OkHttp — WebSocket Logging¶


Setup¶
Use the wiretapped() extension on any WebSocketListener:
val request = Request.Builder().url("wss://echo.websocket.org").build()
client.newWebSocket(request, myListener.wiretapped())
Full example¶
val myListener = object : WebSocketListener() {
override fun onOpen(webSocket: WebSocket, response: Response) {
webSocket.send("Hello!") // Automatically logged (outgoing)
}
override fun onMessage(webSocket: WebSocket, text: String) {
println("Received: $text") // Automatically logged (incoming)
}
override fun onClosing(webSocket: WebSocket, code: Int, reason: String) {
webSocket.close(1000, null)
}
override fun onClosed(webSocket: WebSocket, code: Int, reason: String) {
println("Closed: $code $reason")
}
override fun onFailure(webSocket: WebSocket, t: Throwable, response: Response?) {
println("Failed: ${t.message}")
}
}
val request = Request.Builder().url("wss://echo.websocket.org").build()

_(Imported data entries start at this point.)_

===== flow/run.sh =====
#!/bin/bash
# OpenROAD 26Q1-2900-gdf79404cd8, Yosys 0.63+post, stock flow scripts
make -C /OpenROAD-flow-scripts/flow DESIGN_CONFIG=/design/flow/config.mk WORK_HOME=/design/flow/orfs finish

===== flow/config.mk =====
export PLATFORM = sky130hd
export DESIGN_NAME = PatternHistoryTable
export DESIGN_NICKNAME = PatternHistoryTable
export VERILOG_FILES = /design/flow/design.v
export SDC_FILE = /design/flow/constraint.sdc
export NUM_CORES = 4
export LEC_CHECK = 1
export CORE_UTILIZATION = 30
export SYNTH_MEMORY_MAX_BITS = 65536

===== flow/constraint.sdc =====
current_design PatternHistoryTable

set clk_period 503.8
set clk_io_pct 0.2

create_clock -name clk0 -period $clk_period [get_ports {clk}]

set non_clock_inputs [all_inputs -no_clocks]
set_input_delay [expr $clk_period * $clk_io_pct] -clock clk0 $non_clock_inputs
set_output_delay [expr $clk_period * $clk_io_pct] -clock clk0 [all_outputs]

===== flow/design.v =====
module PatternHistoryTable(clk, rst_b, write_en, taken, branch_history, saturating_counter); 
    input clk, rst_b, write_en, taken; 
    input [11:0] branch_history; 
    output wire [1:0] saturating_counter; 
    parameter HISTORY_LEN = 12;  
    parameter PHT_SIZE = 1 << HISTORY_LEN; 
    parameter SAT_WIDTH = 2;  
    localparam STRONGLY_NOT_TAKEN = 2'b00; 
    localparam WEAKLY_NOT_TAKEN = 2'b01; 
    localparam WEAKLY_TAKEN = 2'b11; 
    localparam STRONGLY_TAKEN = 2'b10; 
    reg [SAT_WIDTH-1:0] ph_table [0:PHT_SIZE-1]; 
    always @(posedge clk) begin 
        if (write_en) begin 
            case (ph_table[branch_history]) 
            STRONGLY_NOT_TAKEN: 
                ph_table[branch_history] <= (taken) ? WEAKLY_NOT_TAKEN : STRONGLY_NOT_TAKEN; 
            WEAKLY_NOT_TAKEN: 
                ph_table[branch_history] <= (taken) ? WEAKLY_TAKEN : STRONGLY_NOT_TAKEN; 
            WEAKLY_TAKEN: 
                ph_table[branch_history] <= (taken) ? STRONGLY_TAKEN : WEAKLY_NOT_TAKEN; 
            STRONGLY_TAKEN: 
                ph_table[branch_history] <= (taken) ? STRONGLY_TAKEN : WEAKLY_TAKEN; 
            endcase 
        end 
    end 
    assign saturating_counter = ph_table[branch_history]; 
endmodule 

==> results.txt <==
run metrics: via count=208000, post-synthesis cell count from yosys=21300, stage-log warning count=118, clock share of power=39.6%, peak supply drop=0.00300 mV, Area growth syn-to-layout=13.5%, Avg WL per Cell=34.0 um, library cells used by synthesis=82, Hold Path Class=reg2reg, CTS Buf Count=809, Post-CTS Resized=0, antenna-violating nets left=0, RSZ-0062 raised after global routing=no, min setup slack post-route=293.91 ns, die width=1040 um, I/O Buffers=16, WL final=1240000 um, Slew @ Worst Pin=1.26 ns, pin count of the biggest net entering global routing=177, first-iteration detailed-routing DRC count=18500, leak pwr=0.111 uW, synthesized area per cell=15.3 um2, CTS Buffer Depth=5, clk slew on worst S/H paths=0.06 ns, RD Place Congestion=0.930, Top Layout Cells=edfxtp_1, nor2_1, a22oi_1, H-tree depth=6, Init Core Util=30.1%, Fin. Hold Viols=0, biggest regs=ph_table: 8192 flops, Critical Path Fanout Max=70, Switching Fraction=23.4%, sequential power share=53.1%, Hold Buf Count CTS=0, row count=382, Internal=1120 uW, combinational share of power=7.3%, Vias/cell=5.71, crit path DRT=403.04 ns, outcome=finished clean, critical-path cell list=buf_16 -> buf_4 -> buf_12 -> buf_4 -> buf_4 -> buf_4 -> mux2_2 -> a221o_1 -> a22oi_1 -> o22ai_1 -> nor4_4 -> buf_4 -> o22ai_1 -> a211oi_1 -> a31oi_1 -> a21oi_1 -> nand3_1 -> clkdlybuf4s50_1, fmax=4.76 MHz, Pre-antenna DRT Iters=8, post-CTS setup buffer count=0, Mapped Cells=21300, Clock Latency Late Sink=1.16 ns, commonest register cell after synthesis=edfxtp_1, Net Sw Power=343 uW, die height=1040 um, global-route wire length before repair=1690000 um, placed cell count=34700, share of layout cells above drive strength 1=13.3%, Sinks on Clock Net=8192, Root Driver=clkbuf_16, path type of the worst setup path=in2out, DRC=0, Power Dens Cells=3.96 mW/mm2, post-place setup slack=294.30 ns, minimum clock period=209.89 ns, final std cells w/o fill=36400, total power=1460 uW, Area leader share=75.4%, async set or reset register ratio after synthesis=0%, initial antenna violation count=107, Placeable Area=1.08 mm2, flops out of synthesis=8192, Pins Over Slew Limit=0, Final Setup Violations=0, TritonCTS clock tree=built, GR Overflow Total=0, post-route setup TNS=0 ns, Slew headroom=15.5%, Seq/Total Area, Yosys=75.4%, fin crit share=41.7%, largest register by flop count=ph_table, Slowest cell on crit path=a211oi_1, Post-synth EDFFs=8192, Startpoint Class=input pin, Mapped Area=0.326 mm2, Critical Path Most Common Cell=buf_4, area leader, netlist=edfxtp_1, Clock Skew=0.135 ns, Placement Cell Area=0.345 mm2, vias in the first global route=216000, io pins=18, hpwl dp=706000 um, Syn. warnings=1, total track usage=23.7%, most numerous logic cell after layout=edfxtp_1, area reported by Yosys stat=0.326 mm2, Top cells by area=edfxtp_1, nor2_1, a22oi_1, max_cap viols=0, critical path arrival=109.13 ns, CP endpoint kind=output port, Largest register FFs=8192, Crit path largest cell delay=0.88 ns, design area=0.370 mm2, Chip Area=1.09 mm2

client.newWebSocket(request, myListener.wiretapped())
How It Works¶
WiretapOkHttpWebSocketListener wraps all WebSocketListener callbacks:
| Callback | What's Logged |
|---|---|
onOpen |
Connection opened (status: Open). WebSocket is wrapped for outgoing logging |
onMessage(text) |
Text message received |
onMessage(bytes) |
Binary message received (auto-decoded as text when it looks like UTF-8, otherwise [Binary: N bytes]) |
onClosing |
Status updated to Closing with close code/reason |
onClosed |
Status updated to Closed with timestamp |
onFailure |
Status updated to Failed with error message |
All events are delegated to your original listener after logging.
Outgoing Message Logging¶
The webSocket parameter passed to your onOpen() callback is actually a WiretapWebSocket that intercepts send() calls:
override fun onOpen(webSocket: WebSocket, response: Response) {
// webSocket is a WiretapWebSocket — send() calls are logged automatically
webSocket.send("Hello!") // Logged: Text, Sent, "Hello!"
webSocket.send(byteString) // Logged: Binary, Sent, auto-decoded text or "[Binary: N bytes]"
}
All other WebSocket methods (close(), cancel(), request(), queueSize()) pass through to the original.
What Gets Logged¶
Connection¶
- URL
- Request headers
- Protocol
- Status transitions (Open → Closing → Closed / Failed)
- Close code and reason
- Failure message
Messages¶
- Direction (Sent / Received)
- Content type (Text / Binary)
- Content (text, decoded binary, or
[Binary: N bytes]) - Byte count
- Timestamp
Configuration¶
Use the config DSL overload to configure WebSocket logging:
client.newWebSocket(request, myListener.wiretapped {
enabled = BuildConfig.DEBUG
// How to render Binary frames. Defaults to Auto.
binaryDecoding = BinaryFrameDecoding.Auto
// = BinaryFrameDecoding.Utf8 // always decode as UTF-8 (replacement chars on invalid bytes)
// = BinaryFrameDecoding.Placeholder // never decode, always show "[Binary: N bytes]"
// = BinaryFrameDecoding.Custom { bytes -> bytes.toHexPreview() }
})
Or use the simple enabled parameter:
binaryDecoding¶
Auto (default) tries strict UTF-8 — if the payload is valid printable text (tab/LF/CR plus the SignalR Core record separator 0x1E are tolerated, matching what the JSON hub protocol can carry as raw bytes) it's shown as text, otherwise it falls back to [Binary: N bytes]. This lets libraries that ship text-over-binary (e.g. SignalRKore) appear readable without misrepresenting genuine binary like protobuf or MessagePack.
Custom lets you supply your own renderer for non-UTF-8 charsets, hex previews, or pretty-printing.
No-op¶
The noop module (wiretap-okhttp-noop) provides the same wiretapped() extensions but delegates all callbacks directly without logging.